STA442/1008 Assignment 7

Quiz on Friday Nov. 11th in tutorial


This assignment is based upon lecture material on stepwise regression and replication of a prediction model.

For this assignment, please start by doing a stepwise regression on the exploratory tv data. By stepwise, I mean the method that combines forward and backward selection. The variable you are trying to predict is Price willing to pay for cable TV (q4). The potential predictor variables are Value of home, q1 to q3, q5 to q9, total number of people in the household, and two indicator dummy variables for Location (please make Urban the reference category). Do variable selection on the exploratory data in three ways, yielding three different regression models:

  1. Model 1: Using the default significance levels to enter or remove a variable from the model.
  2. Model 2: Set both significance levels to 0.05.
  3. Model 3: Just use the first three variables to enter the stepwise models. I suggest using proc reg, not proc stepwise for this one, though you do get the same answer.

For each of these models, you have a regression equation; the coefficients are estimated from the exploratory data. Now we will see how good they are, using a second independent sample from the same population.

The replication data are available in the file tv2.dat. The variables are the same as in tv1.dat.

If you are on tuzo, there is another way to get a copy of the file. At the unix prompt, type

cp /student/etsta313/www/442sas/tv2.dat .

The period is important. It refers to your current directory.

For each of the three models, compute a new variable using the replication data -- predicted Y. That is, you are using the regression equations from the exploratory data to generate three predicted values of price willing to pay, for every case in the replication data file.

Now generate 3 more variables; each one is the absolute value of the difference between observed and predicted Y. Small values represent accurate prediction.
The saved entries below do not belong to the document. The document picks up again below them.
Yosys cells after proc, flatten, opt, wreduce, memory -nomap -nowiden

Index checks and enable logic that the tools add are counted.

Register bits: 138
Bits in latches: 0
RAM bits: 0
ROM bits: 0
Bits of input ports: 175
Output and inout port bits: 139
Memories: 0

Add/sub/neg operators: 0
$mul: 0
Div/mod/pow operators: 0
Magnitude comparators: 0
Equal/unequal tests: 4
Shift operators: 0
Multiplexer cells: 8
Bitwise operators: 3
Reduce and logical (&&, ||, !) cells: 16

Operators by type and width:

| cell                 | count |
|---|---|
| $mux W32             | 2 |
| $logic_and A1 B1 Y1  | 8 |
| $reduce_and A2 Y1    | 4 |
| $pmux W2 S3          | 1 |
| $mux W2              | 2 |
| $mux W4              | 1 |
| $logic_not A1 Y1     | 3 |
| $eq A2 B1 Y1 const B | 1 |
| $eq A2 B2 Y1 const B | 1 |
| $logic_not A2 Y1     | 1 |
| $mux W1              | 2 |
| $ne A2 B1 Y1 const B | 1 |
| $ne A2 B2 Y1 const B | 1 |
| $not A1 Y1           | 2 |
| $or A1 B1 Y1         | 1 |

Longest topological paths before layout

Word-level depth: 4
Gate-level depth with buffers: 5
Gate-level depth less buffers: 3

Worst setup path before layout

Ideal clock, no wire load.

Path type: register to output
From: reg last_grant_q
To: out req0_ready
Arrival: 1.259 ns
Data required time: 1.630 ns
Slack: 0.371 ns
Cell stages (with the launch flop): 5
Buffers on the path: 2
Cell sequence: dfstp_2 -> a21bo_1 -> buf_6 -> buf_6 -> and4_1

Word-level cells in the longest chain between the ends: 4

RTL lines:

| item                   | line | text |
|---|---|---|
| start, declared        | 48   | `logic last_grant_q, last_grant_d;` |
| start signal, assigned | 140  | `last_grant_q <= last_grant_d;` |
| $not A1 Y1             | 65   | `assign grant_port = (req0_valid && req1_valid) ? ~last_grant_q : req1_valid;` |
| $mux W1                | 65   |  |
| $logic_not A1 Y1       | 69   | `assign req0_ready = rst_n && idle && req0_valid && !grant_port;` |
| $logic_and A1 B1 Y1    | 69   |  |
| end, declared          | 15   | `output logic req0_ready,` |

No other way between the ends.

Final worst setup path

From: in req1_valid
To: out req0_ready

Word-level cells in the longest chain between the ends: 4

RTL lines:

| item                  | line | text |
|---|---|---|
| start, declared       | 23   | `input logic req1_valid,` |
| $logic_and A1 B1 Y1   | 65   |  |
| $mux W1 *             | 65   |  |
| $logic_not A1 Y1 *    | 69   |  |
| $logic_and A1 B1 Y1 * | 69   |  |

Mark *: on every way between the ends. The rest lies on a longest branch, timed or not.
--- src/rtl/ysyx_22041071_imem_rsp_pkg.sv ---
// Shared definitions for the instruction-memory response block.
// Holds the address and instruction widths, the wait-counter width, the
// default memory window, the FSM state encoding and the address legality rule.
package ysyx_22041071_imem_rsp_pkg;

  localparam int ADDR_W = 64;
  localparam int INS_W  = 32;
  // LATENCY is limited to 1..15, so LATENCY-1 always fits in four bits.
  localparam int CNT_W  = 4;

  localparam logic [ADDR_W-1:0] START_ADDR_DEF = 64'h8000_0000;
  localparam logic [ADDR_W-1:0] MEM_BYTES_DEF  = 64'h0800_0000;

  typedef enum logic [1:0] {
    S_IDLE = 2'd0,
    S_WAIT = 2'd1,
    S_DATA = 2'd2,
    S_RESP = 2'd3
  } imem_state_e;

  // The window check uses the offset from the base, so base+size never has
  // to be formed and cannot wrap at the top of the 64-bit space.
  function automatic logic addr_legal(input logic [ADDR_W-1:0] addr,
                                      input logic [ADDR_W-1:0] base,
                                      input logic [ADDR_W-1:0] bytes);
    logic [ADDR_W-1:0] off;
    off = addr - base;
    return (addr[1:0] == 2'b00) && (addr >= base) && (off < bytes);
  endfunction

endpackage

--- src/rtl/ysyx_22041071_imem_rsp_lat_cnt.sv ---
// Down-counter that times the wait before the memory read.
// Ports:
//   clk, reset   - clock and asynchronous active-low reset (clears count)
//   load         - load load_val (has priority over dec)
//   load_val     - value to load
//   dec          - decrement by one; the count stops at zero
//   zero         - count is zero
module ysyx_22041071_lat_cnt
  import ysyx_22041071_imem_rsp_pkg::*;
#(
  parameter int W = CNT_W
) (
  input  logic         clk,
  input  logic         reset,
  input  logic         load,
  input  logic [W-1:0] load_val,
  input  logic         dec,
  output logic         zero
);

  logic [W-1:0] cnt_q;

  always_ff @(posedge clk or negedge reset) begin
    if (!reset) begin
      cnt_q <= '0;
    end else if (load) begin
      cnt_q <= load_val;
    end else if (dec && (cnt_q != '0)) begin
      cnt_q <= cnt_q - 1'b1;
    end
  end

  assign zero = (cnt_q == '0);

endmodule

--- src/rtl/ysyx_22041071_imem_rsp.sv ---
// Instruction fetch responder: accepts one fetch at a time, waits LATENCY
// cycles, reads a 64-bit word from a synchronous memory and returns the
// selected 32-bit instruction. Misaligned or out-of-window fetches answer
// immediately with resp_err set and never touch the memory.
// Ports:
//   clk, reset                       - clock, asynchronous active-low reset
//   req_valid, req_ready, req_addr   - fetch request handshake and PC
//   flush                            - drop any pending work, go idle
//   resp_valid, resp_ready           - response handshake
//   resp_pc, resp_ins, resp_err      - response payload
//   mem_en, mem_ridx, mem_rdata      - synchronous-read memory port
//                                      (data valid the cycle after mem_en)
module ysyx_22041071_imem_rsp
  import ysyx_22041071_imem_rsp_pkg::*;
#(
  parameter int                LATENCY    = 1,
  parameter logic [ADDR_W-1:0] START_ADDR = START_ADDR_DEF,
  parameter logic [ADDR_W-1:0] MEM_BYTES  = MEM_BYTES_DEF
) (
  input  logic              clk,
  input  logic              reset,
  input  logic              req_valid,
  output logic              req_ready,
  input  logic [ADDR_W-1:0] req_addr,
  input  logic              flush,
  output logic              resp_valid,
  input  logic              resp_ready,
  output logic [ADDR_W-1:0] resp_pc,
  output logic [INS_W-1:0]  resp_ins,
  output logic              resp_err,
  output logic              mem_en,
  output logic [ADDR_W-1:0] mem_ridx,
  input  logic [63:0]       mem_rdata
);

  imem_state_e       state_q, state_d;
  logic [ADDR_W-1:0] addr_q;
  logic [ADDR_W-1:0] addr_off;
  logic              req_legal;
  logic              accept;
  logic              cnt_zero;

  assign req_legal = addr_legal(req_addr, START_ADDR, MEM_BYTES);

  // Gated by reset so the block advertises nothing while held in reset.
  assign req_ready = reset && !flush &&
                     ((state_q == S_IDLE) || ((state_q == S_RESP) && resp_ready));
  assign accept    = req_valid && req_ready;

  assign resp_valid = (state_q == S_RESP);

  // The read is issued in the last wait cycle; flush suppresses it.
  assign mem_en   = (state_q == S_WAIT) && cnt_zero && !flush;
  assign addr_off = addr_q - START_ADDR;
  assign mem_ridx = mem_en ? (addr_off >> 3) : '0;

  ysyx_22041071_lat_cnt #(
    .W (CNT_W)
  ) u_lat_cnt (
    .clk      (clk),
    .reset    (reset),
    .load     (accept && req_legal),
    .load_val (CNT_W'(LATENCY - 1)),
    .dec      (state_q == S_WAIT),
    .zero     (cnt_zero)
  );

  always_ff @(posedge clk or negedge reset) begin
    if (!reset) begin
      state_q <= S_IDLE;
    end else begin
      state_q <= state_d;
    end
  end

  always_comb begin
    state_d = state_q;
    case (state_q)
      S_IDLE: begin
        if (accept) begin
          state_d = req_legal ? S_WAIT : S_RESP;
        end
      end
      S_WAIT: begin
        if (cnt_zero) begin
          state_d = S_DATA;
        end
      end
      S_DATA: begin
        state_d = S_RESP;
      end
      S_RESP: begin
        // A handshake may coincide with a new accept: go straight on.
        if (resp_ready) begin
          if (accept) begin
            state_d = req_legal ? S_WAIT : S_RESP;
          end else begin
            state_d = S_IDLE;
          end
        end
      end
      default: begin
        state_d = S_IDLE;
      end
    endcase
    if (flush) begin
      state_d = S_IDLE;
    end
  end

  // Payload only changes on accept (error responses) or on the data cycle,
  // so it stays stable for the whole RESP state until the handshake.
  always_ff @(posedge clk or negedge reset) begin
    if (!reset) begin
      addr_q   <= '0;
      resp_pc  <= '0;
      resp_ins <= '0;
      resp_err <= 1'b0;
    end else if (accept) begin
      addr_q <= req_addr;
      if (!req_legal) begin
        resp_pc  <= req_addr;
        resp_ins <= '0;
        resp_err <= 1'b1;
      end
    end else if ((state_q == S_DATA) && !flush) begin
      resp_pc  <= addr_q;
      resp_ins <= addr_q[2] ? mem_rdata[63:32] : mem_rdata[31:0];
      resp_err <= 1'b0;
    end
  end

endmodule
$ cat config.mk
export PLATFORM = sky130hd
export DESIGN_NAME = pipe_hazard_ctrl
export DESIGN_NICKNAME = d
export VERILOG_FILES = /design/src/rtl/pipe_hazard_ctrl.sv
export SDC_FILE = /design/constraint.sdc
export NUM_CORES = 1
export LEC_CHECK = 0
export CORE_MARGIN = 5
export CORE_UTILIZATION = 41
export CTS_BUF_LIST = sky130_fd_sc_hd__clkbuf_8
export CTS_CLUSTER_DIAMETER = 30
export DETAILED_ROUTE_END_ITERATION = 6
export PLACE_DENSITY = 0.93
export RECOVER_POWER = 50
export SLEW_MARGIN = 5
export SYNTH_ARGS = -nofsm -noshare
export SYNTH_HDL_FRONTEND = slang
export SYNTH_SLANG_ARGS = --single-unit
$ cat constraint.sdc
create_clock -name clk -period 1.8 [get_ports clk]
set_input_delay 0.18 -clock clk [delete_from_list [all_inputs] [get_ports clk]]
set_output_delay 0.18 -clock clk [all_outputs]
set_load 0.02 [all_outputs]
$ cat src/rtl/pipe_hazard_ctrl.sv
// Stall/flush scheduler for the five inter-stage registers: load-use hazards,
// multi-cycle mul/div sequencing in EX, bus wait states and MEM redirects.
module pipe_hazard_ctrl #(
    parameter int MUL_CYCLES = 3,
    parameter int DIV_CYCLES = 33,
    parameter int CNT_W      = 6
) (
    input  logic       clk,
    input  logic       rst,
    input  logic [4:0] id2_rs,
    input  logic [4:0] id2_rt,
    input  logic       id2_rs_rd,
    input  logic       id2_rt_rd,
    input  logic       ex_is_load,
    input  logic [4:0] ex_w_reg_dst,
    input  logic       ex_md_start,
    input  logic       ex_md_is_div,
    input  logic       ibus_stall,
    input  logic       dbus_stall,
    input  logic       mem_exc,
    output logic       stall_pc,
    output logic       stall_if_id1,
    output logic       stall_id1_id2,
    output logic       stall_id2_ex,
    output logic       stall_ex_mem,
    output logic       flush_if_id1,
    output logic       flush_id1_id2,
    output logic       flush_id2_ex,
    output logic       flush_ex_mem,
    output logic       md_busy,
    output logic       md_done,
    output logic       md_abort
);

    typedef enum logic [1:0] {
        MD_IDLE = 2'd0,
        MD_BUSY = 2'd1,
        MD_DONE = 2'd2
    } md_state_e;

    localparam logic [CNT_W-1:0] MUL_LOAD = CNT_W'(MUL_CYCLES - 1);
    localparam logic [CNT_W-1:0] DIV_LOAD = CNT_W'(DIV_CYCLES - 1);

    md_state_e        state_q, state_d;
    logic [CNT_W-1:0] cnt_q, cnt_d;
    logic [CNT_W-1:0] load_val;
    logic             load_use;
    logic             md_hold;

    assign load_use = ex_is_load && (ex_w_reg_dst != 5'd0) &&
                      ((id2_rs_rd && (id2_rs == ex_w_reg_dst)) ||
                       (id2_rt_rd && (id2_rt == ex_w_reg_dst)));

    // The start cycle itself already stalls, so IDLE with a pending op counts as busy.
    assign md_hold  = (state_q == MD_BUSY) || ((state_q == MD_IDLE) && ex_md_start);
    assign load_val = ex_md_is_div ? DIV_LOAD : MUL_LOAD;

    always_ff @(posedge clk) begin
        if (rst) begin
            state_q <= MD_IDLE;
            cnt_q   <= '0;
        end else begin
            state_q <= state_d;
            cnt_q   <= cnt_d;
        end
    end

    always_comb begin
        state_d = state_q;
        cnt_d   = cnt_q;
        case (state_q)
            MD_IDLE: begin
                if (ex_md_start && !mem_exc && !dbus_stall) begin
                    cnt_d   = load_val;
                    state_d = (load_val == '0) ? MD_DONE : MD_BUSY;
                end
            end
            MD_BUSY: begin
                if (mem_exc) begin
                    state_d = MD_IDLE;
                    cnt_d   = '0;
                end else begin
                    cnt_d = (cnt_q == '0) ? '0 : cnt_q - CNT_W'(1);
                    if (cnt_q <= CNT_W'(1)) state_d = MD_DONE;
                end
            end
            MD_DONE: begin
                // Stay here while EX is held so the same op is not re-issued.
                if (!stall_id2_ex || mem_exc) state_d = MD_IDLE;
            end
            default: begin
                state_d = MD_IDLE;
                cnt_d   = '0;
            end
        endcase
    end

    always_comb begin
        stall_pc      = 1'b0;
        stall_if_id1  = 1'b0;
        stall_id1_id2 = 1'b0;
        stall_id2_ex  = 1'b0;
        stall_ex_mem  = 1'b0;
        flush_if_id1  = 1'b0;
        flush_id1_id2 = 1'b0;
        flush_id2_ex  = 1'b0;
        flush_ex_mem  = 1'b0;
        md_busy       = 1'b0;
        md_done       = 1'b0;
        md_abort      = 1'b0;
        if (!rst) begin
            if (mem_exc) begin
                flush_if_id1  = 1'b1;
                flush_id1_id2 = 1'b1;
                flush_id2_ex  = 1'b1;
                flush_ex_mem  = 1'b1;
            end else if (dbus_stall) begin
                stall_pc      = 1'b1;
                stall_if_id1  = 1'b1;
                stall_id1_id2 = 1'b1;
                stall_id2_ex  = 1'b1;
                stall_ex_mem  = 1'b1;
            end else if (md_hold) begin
                stall_pc      = 1'b1;
                stall_if_id1  = 1'b1;
                stall_id1_id2 = 1'b1;
                stall_id2_ex  = 1'b1;
                flush_ex_mem  = 1'b1;
            end else if (load_use) begin
                stall_pc      = 1'b1;
                stall_if_id1  = 1'b1;
                stall_id1_id2 = 1'b1;
                flush_id2_ex  = 1'b1;
            end else if (ibus_stall) begin
                stall_pc      = 1'b1;
                flush_if_id1  = 1'b1;
            end
            md_busy  = (state_q == MD_BUSY);
            md_done  = (state_q == MD_DONE);
            md_abort = (state_q == MD_BUSY) && mem_exc;
        end
    end

endmodule

==> qor.yml, run 1 <==
power_and_ir_drop:
  power_density_nw_per_um2: 620
  p_leak_nw: 0.534
  finalPower_uw: 726
  vdd_drop_max_mv: 0.360
global_routing:
  grt_start_max_net_pins: 11
  grt_overflow: 0
  antenna_found_initial: 0
  track_usage_pct: 16.5
  grt_pass1_wl_um: 3400
  grt_pass1_vias: 832
setup_path:
  critical_path_arrival_ns: 1.52
  start_kind: "primary input"
  crit_path_end_kind: "primary output"
  required_ns: 1.62
  crit_type: "primary input to primary output"
  critPathMaxFanout: 4
detailed_routing:
  wl_um: 2130
  vias: 821
  drc: 0
  drt_iter0_markers: 8
  viasPerCell: 5.04
  drt_first_pass_iters: 3
  ant_nets: 0
  wl_per_cell_um: 13.0
timing:
  setup_viol: 0
  drv_slew: 0
  skew_ns: 0.00327
  tns_ns: 0
  fin_hold_ws_ns: 0.563
  relSlewSlack_pct: 69.6
  finalHoldViolations: 0
  fin_crit_sh_pct: 94.3
  setup_ws_ns: 0.103
  max_freq_ghz: 0.589
  tightest_slew_ns: 0.454
  min_period_ns: 1.70
layout:
  fill_cells: 146
  final_common_cell: "nor2_1"
  area_growth_pct: 60.3
  mostFrequentLayoutCells: "17 x nor2_1, 11 x clkdlybuf4s50_1, 11 x dlygate4sd2_1"
  antenna_cells: 0
  drive_above_1_share_pct: 22.5
  nets: 167
synthesis:
  synth_nets: 120
  yosysTopAreaCell: "dfxtp_1"
  synthTopCellsByArea: "dfxtp_1 22%, xor2_1 11%, nor2_1 8.7%"
  syn_area_um2: 731
  synth-seq-cells: 8
  avgSynthCellArea_um2: 7.86
  yosys.area.top_type_share_pct: 21.9
  yosysWarnings: 0
  ys_types: 34
  syn_inst: 93
  ys_seq_area_share_pct: 21.9
clock_network:
  clk_latency_ns: 0.23
  htreeDepth: 1
  clockBufferDepth: 2
  cts_hold_buffers: 0
  cts-buffers-inserted: 3
  cts-root-buf: "clkbuf_8"
  cts_tree: "done"
  clk_pin_slew_worst_paths_ns: 0.04
  cts.sinks: 8
placed_design:
  post-place-ws_ns: -0.686
  io_buffers: 36
  dp_hpwl_um: 1770
  gp_congestion: 0.813
die:
  start_util_pct: 42.8
  die_w_um: 52.2
  num_rows: 15
  io_pins: 37
  core_area_um2: 1710
  die_area_um2: 2730
  die_h_um: 52.2
run:
  cap_violations: 0
status:
  status: "complete, no violations"
min_path:
  worstHoldPathType: "register to register"
==> layer usage <==
| layer | routed length [µm] | up-vias | GRT usage, % |
|---|---|---|---|
| met4 | 0 | 0 | 6.81 |
| met5 | 0 | - | 0 |
| li1 | - | 410 | - |
| met3 | 223 | 0 | 5.41 |
| met2 | 1010 | 33 | 28.7 |
| met1 | 891 | 378 | 18.2 |
==> cells by family (layout without fill, tap and decap cells) <==
family / Yosys count / count (layout) / share of synthesized area [%]
AO/OA/AOI/OAI: 18 / 18 / 19.7
XOR/XNOR: 15 / 15 / 18.0
buffers and inverters: 8 / 53 / 4.97
AND/OR/NAND/NOR: 42 / 42 / 32.0
flip-flops: 8 / 8 / 21.9
adder cells (fa/ha/maj): 2 / 2 / 3.42
==> registers in the layout (all words and copies together), names as in the netlist <==
register and flops:
cnt_q 6, state_q 2
==> where the power goes <==
group          switching (mW)  total [mW]  internal (mW)  leakage [nW]
registers              0.0203       0.216          0.196        0.0654
clock network          0.0701       0.215          0.145        0.0216
logic                   0.146       0.295          0.149         0.447
==> cell usage after synthesis <==
cell type / number
nor3_2: 1
a21oi_1: 4
a21o_2: 2
xor2_1: 9
nor2_2: 1
dfxtp_1: 8
nor4b_4: 1
xnor2_1: 6
o31a_1: 1
o21bai_2: 1
a21oi_2: 1
nor2b_1: 2
a21oi_4: 1
o21ai_2: 1
nor3b_1: 1
and2_1: 2
nand3_1: 2
or4_4: 1
buf_4: 1
o21ai_0: 3
nand3b_1: 1
nor4_1: 4
o21bai_1: 1
buf_2: 2
nand2_1: 4
nand2b_1: 2
ha_1: 2
a221oi_1: 2
clkbuf_1: 1
inv_1: 4
nor3_1: 2
nor2_1: 17
a211oi_2: 1
or3_1: 1
==> path summary, 6_finish.rpt <==
check | to | cells after the start | slack [ns] | from
min | cnt_q[1] | 2 | 0.56 | cnt_q[1]
max | stall_id1_id2 | 7 | 0.10 | id2_rs[1]
max reg2reg | cnt_q[1] | 7 | 0.23 | state_q[1]
min reg2reg | cnt_q[1] | 2 | 0.56 | cnt_q[1]
==> critical path, stage by stage <==
cell           delay [ns]
dlygate4sd2_1        0.25
xor2_1               0.14
nor4_1               0.27
nand3_1              0.15
a21oi_2              0.22
a21o_2               0.18
buf_6                0.12
==> area by class of cell <==
cell class | count | area (µm²) | share of cell area, %
clock buffers | 3 | 41.3 | 3.53
inverters | 4 | 15.0 | 1.28
multi-input cells | 77 | 539 | 46.0
flip-flops and latches | 8 | 160 | 13.7
well taps | 25 | 31.3 | 2.67
repair buffers | 46 | 384 | 32.8
==> metrics by stage <==
stage	utilization (%)	instances	area, µm²
floorplan	-	93	731
global placement	68.9	160	1180
detailed placement	68.9	160	1180
CTS	69.9	163	1190
global route	68.6	163	1170
finish	68.6	163	1170
==> repair_timing <==
item	4_1_cts	5_1_grt
endpoints found under the setup margin	11	6
resized for setup	47	14
pin swaps	8	9
setup buffers	0	0
(Power assumes the default switching activity.)
==> run 2: changes to the inputs <==
CAP_MARGIN = 20   (was not set)
CORE_MARGIN = not set   (was 5)
==> qor.yml, run 2 (synthesized netlist as in run 1, its figures left out) <==
status:
  status: "complete, no violations"
setup_path:
  cp_top_family: "simple AND/OR/NAND/NOR gates"
  crit_type: "primary input to primary output"
  critical_path_arrival_ns: 1.56
  required_ns: 1.62
  path_buf_inv: 2
  cpPeakStageDelay_ns: 0.54
  timing.rr.end: "cnt_q[1]"
  reg2reg_slack_ns: 0.16
  reg2reg_from: "state_q[1]"
  start_kind: "primary input"
  worstRegToRegCells: 7
  critPathMaxFanout: 4
  crit_path_end_kind: "primary output"
  path_cells: "clkdlybuf4s15_2, or4_4, o21ai_2, a21oi_2, o31a_1, buf_6"
  worst_path_max_delay_cell: "or4_4"
min_path:
  hold_path_startpoint: "cnt_q[5]"
  worstHoldPathType: "register to register"
  min_to: "cnt_q[5]"
  whs_path_depth: 2
die:
  io_pins: 37
  num_rows: 14
  core_area_um2: 1580
  die_h_um: 44.2
  die_w_um: 44.2
  start_util_pct: 46.3
  die_area_um2: 1950
placed_design:
  gp_congestion: 0.748
  dp_hpwl_um: 1760
  post-place-ws_ns: -0.630
  io_buffers: 36
  postPlaceCellArea_um2: 1160
  dp_cells: 151
power_and_ir_drop:
  power_density_nw_per_um2: 620
  p_leak_nw: 0.560
  vdd_drop_max_mv: 0.367
clock_network:
  cts-root-buf: "clkbuf_8"
  htreeDepth: 1
  cts_hold_buffers: 0
  clk_latency_ns: 0.23
  cts-buffers-inserted: 3
  cts.sinks: 8
  cts_tree: "done"
  clockBufferDepth: 2
  clk_pin_slew_worst_paths_ns: 0.04
detailed_routing:
  drt_iter0_markers: 15
  drt_first_pass_iters: 6
  vias: 858
  drc: 0
  wl_per_cell_um: 14.1
  ant_nets: 0
  wl_um: 2170
  viasPerCell: 5.57
timing:
  max_freq_ghz: 0.574
  finalHoldViolations: 0
  min_period_ns: 1.74
  skew_ns: 0.00291
  setup_ws_ns: 0.0569
  tightest_slew_ns: 0.456
  rsz0062_at_grt: "no"
  relSlewSlack_pct: 69.4
  setup_viol: 0
  drv_slew: 0
  fin_crit_sh_pct: 96.8
layout:
  largest_reg_flops: 6
  regMostFlops: "cnt_q"
  final_cell_count_no_fill: 154
  final_common_cell: "nor2_1"
  mostFrequentLayoutCells: "17 x nor2_1, 13 x clkdlybuf4s50_1, 12 x dlygate4sd2_1"
  fill_cells: 130
  antenna_cells: 0
  drive_above_1_share_pct: 21.0
  fin_area_um2: 1190
  area_growth_pct: 62.3
  reg.largest.list: "cnt_q x6, state_q x2"
  nets: 167
global_routing:
  grt_pass1_vias: 861
  track_usage_pct: 25.0
  grt_overflow: 0
  grt_pass1_wl_um: 3570
  grt_start_max_net_pins: 11
  antenna_found_initial: 0
run:
  cap_violations: 0
[run 2: cell type report]
type                            count  area (µm²)  area share [%]
Multi-Input combinational cell     77         526            44.3
Timing Repair Buffer               46         424            35.8
Sequential cell                     8         160            13.5
Clock buffer                        3        41.3            3.48
Tap cell                           16        20.0            1.69
Inverter                            4        15.0            1.27
[run 2: per-layer routing]
layer | track usage [%] | routed length (µm)
met3 | 4.49 | 115
met2 | 47.1 | 1130
met1 | 26.2 | 880
met4 | 12.1 | 36
met5 | 0 | 0
[run 2: worst reg2reg max path, stage by stage (launching register included)]
cell	delay [ns]
dfxtp_1	0.32
clkbuf_2	0.20
nor2_2	0.07
buf_4	0.14
a21oi_4	0.31
nor3_1	0.10
a221oi_1	0.31
nor2_1	0.08
[run 2: repair_timing]
action	in CTS	in global routing
gates resized for setup	44	8
buffers inserted	0	0
pin swaps	7	7
endpoints found under the setup margin	11	5
[run 2: how the worst max path moves through the flow]
stage / from / to / slack [ns] / cells past startpoint
after global routing: id2_rt[1] / stall_if_id1 / 0.008 / 7
after floorplan: ex_w_reg_dst[1] / flush_if_id1 / 0.24 / 4
final: ex_w_reg_dst[1] / stall_pc / 0.06 / 6
after CTS: id2_rs[4] / stall_pc / 0.003 / 7
after global placement: ex_w_reg_dst[1] / flush_if_id1 / -0.60 / 6
after detailed placement: ex_w_reg_dst[1] / flush_if_id1 / -0.63 / 6
[run 2: stage by stage]
step | power (mW) | utilization [%] | TNS (ns) | hold WS [ns]
final | 0.736 | 75.2 | 0 | 0.565
after global routing | 0.771 | 75.2 | 0 | 0.630
after CTS | 0.739 | 74.7 | 0 | 0.573
after detailed placement | 0.534 | 73.9 | -3.44 | 0.561
after global placement | 0.520 | 73.9 | -3.05 | 0.521
after floorplan | 0.396 | - | 0 | 0.347
[run 2: where the power goes]
part           leakage, nW  switching (mW)  total, mW  internal [mW]
clock network       0.0216          0.0712      0.216          0.145
logic                0.473           0.150      0.304          0.154
registers           0.0654          0.0200      0.216          0.196
**config.mk**
```make
export PLATFORM = sky130hd
export DESIGN_NAME = wb_arb2
export DESIGN_NICKNAME = d
export VERILOG_FILES = /design/src/rtl/wb_arb2.sv
export SDC_FILE = /design/constraint.sdc
export NUM_CORES = 1
export LEC_CHECK = 0
export ABC_AREA = 1
export BUFFER_PORTS_ARGS = -buffer_cell sky130_fd_sc_hd__buf_2
export CELL_PAD_IN_SITES_DETAIL_PLACEMENT = 1
export CELL_PAD_IN_SITES_GLOBAL_PLACEMENT = 1
export CORE_ASPECT_RATIO = 0.6
export CORE_UTILIZATION = 18
export DETAILED_ROUTE_END_ITERATION = 8
export GPL_ROUTABILITY_DRIVEN = 0
export PLACE_DENSITY = 0.84
export SYNTH_ARGS = -nofsm -noshare
export SYNTH_HDL_FRONTEND = slang
export SYNTH_SLANG_ARGS = --single-unit
export TNS_END_PERCENT = 30
```
**constraint.sdc**
```tcl
create_clock -name wb_clk_i -period 1.2 [get_ports wb_clk_i]
set_clock_uncertainty 0.05 [all_clocks]
set_input_delay 0.12 -clock wb_clk_i [delete_from_list [all_inputs] [get_ports wb_clk_i]]
set_output_delay 0.12 -clock wb_clk_i [all_outputs]
set_load 0.05 [all_outputs]
```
You have done a lot of computation now, and possibly you are unsure whether you have it right. As a check, for the absolute value of the difference between observed and predicted q4 from Model 2, I got a sample standard deviation of 1.7045522. This answer has been verified by Christine. If you are a grad student using Version 6 on credit, your answer will be very close, but diferent in perhaps the last 2 decimal places. This is because Version 6 prints the regression coefficients to more decimal places than Version 8 does.

In the replication sample, what proportion of the variation in Price Willing to Pay is explained by each of the three predicted Y variables? Your answer is three numbers. Which model appears to be best?

We'd like a firmer conclusion. Here's a straightforward way to get one. Your absolute value variables represent inaccuracy of prediction. The one with the largest population mean corresponds to the worst model. So, do all pairwise matched t-tests. Protecting all three tests with a Bonferroni correction, what do you conclude? Which prediction model would you recommend?

Bring your log and list files to the quiz. Your list file contains many significance tests. You should be able to interpret all of them (well, except maybe for some of the t-tests for the intercepts).

Look carefully at what happened in the last 2 steps of the run yielding Model 1. Why did those last 2 variables make it into Model 1 but not into Model 2? Why is it a little bit surprising?